> _EXERCISE BRIEF_: Please set down every record exactly as it appears below.
———
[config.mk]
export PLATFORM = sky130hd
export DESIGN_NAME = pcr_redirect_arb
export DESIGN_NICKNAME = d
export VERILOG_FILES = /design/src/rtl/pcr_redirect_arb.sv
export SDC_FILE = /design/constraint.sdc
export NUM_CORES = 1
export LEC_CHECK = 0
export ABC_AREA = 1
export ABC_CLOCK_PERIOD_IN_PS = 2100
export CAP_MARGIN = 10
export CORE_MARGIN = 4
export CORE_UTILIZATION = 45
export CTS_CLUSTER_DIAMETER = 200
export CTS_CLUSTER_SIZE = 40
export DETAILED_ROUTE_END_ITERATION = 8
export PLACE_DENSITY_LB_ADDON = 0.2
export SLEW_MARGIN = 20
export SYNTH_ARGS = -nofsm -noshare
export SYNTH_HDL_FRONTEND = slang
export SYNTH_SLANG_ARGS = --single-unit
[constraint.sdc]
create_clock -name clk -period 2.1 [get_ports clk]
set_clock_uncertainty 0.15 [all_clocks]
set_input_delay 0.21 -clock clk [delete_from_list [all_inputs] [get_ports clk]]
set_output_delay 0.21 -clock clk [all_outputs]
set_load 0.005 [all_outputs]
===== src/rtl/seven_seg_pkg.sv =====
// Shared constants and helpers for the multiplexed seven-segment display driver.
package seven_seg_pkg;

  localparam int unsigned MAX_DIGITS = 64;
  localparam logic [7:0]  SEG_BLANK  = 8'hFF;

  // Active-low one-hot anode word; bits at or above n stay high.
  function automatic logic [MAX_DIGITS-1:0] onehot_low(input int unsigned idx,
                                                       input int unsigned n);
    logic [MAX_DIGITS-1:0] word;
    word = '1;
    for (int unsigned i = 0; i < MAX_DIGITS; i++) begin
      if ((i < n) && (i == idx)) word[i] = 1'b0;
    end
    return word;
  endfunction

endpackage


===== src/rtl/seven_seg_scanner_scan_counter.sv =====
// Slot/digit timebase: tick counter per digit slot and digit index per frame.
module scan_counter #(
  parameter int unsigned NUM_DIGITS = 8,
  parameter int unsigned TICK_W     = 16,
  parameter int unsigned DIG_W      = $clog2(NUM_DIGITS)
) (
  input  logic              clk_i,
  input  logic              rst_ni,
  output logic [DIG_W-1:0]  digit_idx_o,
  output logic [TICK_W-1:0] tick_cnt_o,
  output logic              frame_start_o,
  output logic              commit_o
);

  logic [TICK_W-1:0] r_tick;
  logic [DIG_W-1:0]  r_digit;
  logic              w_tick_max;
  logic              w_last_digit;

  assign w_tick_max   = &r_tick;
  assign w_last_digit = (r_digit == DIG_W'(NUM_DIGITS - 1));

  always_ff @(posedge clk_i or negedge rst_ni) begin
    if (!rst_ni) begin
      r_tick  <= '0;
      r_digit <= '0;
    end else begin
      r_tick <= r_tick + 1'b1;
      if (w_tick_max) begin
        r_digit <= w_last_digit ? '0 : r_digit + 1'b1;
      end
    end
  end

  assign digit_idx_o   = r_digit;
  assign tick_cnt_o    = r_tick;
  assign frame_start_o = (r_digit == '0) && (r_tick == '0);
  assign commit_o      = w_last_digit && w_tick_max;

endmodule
———
> _YOUR SOLUTION_:
[config.mk]
export PLATFORM = sky130hd
export DESIGN_NAME = pcr_redirect_arb
export DESIGN_NICKNAME = d
export VERILOG_FILES = /design/src/rtl/pcr_redirect_arb.sv
export SDC_FILE = /design/constraint.sdc
export NUM_CORES = 1
export LEC_CHECK = 0
export ABC_AREA = 1
export ABC_CLOCK_PERIOD_IN_PS = 2100
export CAP_MARGIN = 10
export CORE_MARGIN = 4
export CORE_UTILIZATION = 45
export CTS_CLUSTER_DIAMETER = 200
export CTS_CLUSTER_SIZE = 40
export DETAILED_ROUTE_END_ITERATION = 8
export PLACE_DENSITY_LB_ADDON = 0.2
export SLEW_MARGIN = 20
export SYNTH_ARGS = -nofsm -noshare
export SYNTH_HDL_FRONTEND = slang
export SYNTH_SLANG_ARGS = --single-unit
[constraint.sdc]
create_clock -name clk -period 2.1 [get_ports clk]
set_clock_uncertainty 0.15 [all_clocks]
set_input_delay 0.21 -clock clk [delete_from_list [all_inputs] [get_ports clk]]
set_output_delay 0.21 -clock clk [all_outputs]
set_load 0.005 [all_outputs]
===== src/rtl/seven_seg_pkg.sv =====
// Shared constants and helpers for the multiplexed seven-segment display driver.
package seven_seg_pkg;

  localparam int unsigned MAX_DIGITS = 64;
  localparam logic [7:0]  SEG_BLANK  = 8'hFF;

  // Active-low one-hot anode word; bits at or above n stay high.
  function automatic logic [MAX_DIGITS-1:0] onehot_low(input int unsigned idx,
                                                       input int unsigned n);
    logic [MAX_DIGITS-1:0] word;
    word = '1;
    for (int unsigned i = 0; i < MAX_DIGITS; i++) begin
      if ((i < n) && (i == idx)) word[i] = 1'b0;
    end
    return word;
  endfunction

endpackage


===== src/rtl/seven_seg_scanner_scan_counter.sv =====
// Slot/digit timebase: tick counter per digit slot and digit index per frame.
module scan_counter #(
  parameter int unsigned NUM_DIGITS = 8,
  parameter int unsigned TICK_W     = 16,
  parameter int unsigned DIG_W      = $clog2(NUM_DIGITS)
) (
  input  logic              clk_i,
  input  logic              rst_ni,
  output logic [DIG_W-1:0]  digit_idx_o,
  output logic [TICK_W-1:0] tick_cnt_o,
  output logic              frame_start_o,
  output logic              commit_o
);

  logic [TICK_W-1:0] r_tick;
  logic [DIG_W-1:0]  r_digit;
  logic              w_tick_max;
  logic              w_last_digit;

  assign w_tick_max   = &r_tick;
  assign w_last_digit = (r_digit == DIG_W'(NUM_DIGITS - 1));

  always_ff @(posedge clk_i or negedge rst_ni) begin
    if (!rst_ni) begin
      r_tick  <= '0;
      r_digit <= '0;
    end else begin
      r_tick <= r_tick + 1'b1;
      if (w_tick_max) begin
        r_digit <= w_last_digit ? '0 : r_digit + 1'b1;
      end
    end
  end

  assign digit_idx_o   = r_digit;
  assign tick_cnt_o    = r_tick;
  assign frame_start_o = (r_digit == '0) && (r_tick == '0);
  assign commit_o      = w_last_digit && w_tick_max;

endmodule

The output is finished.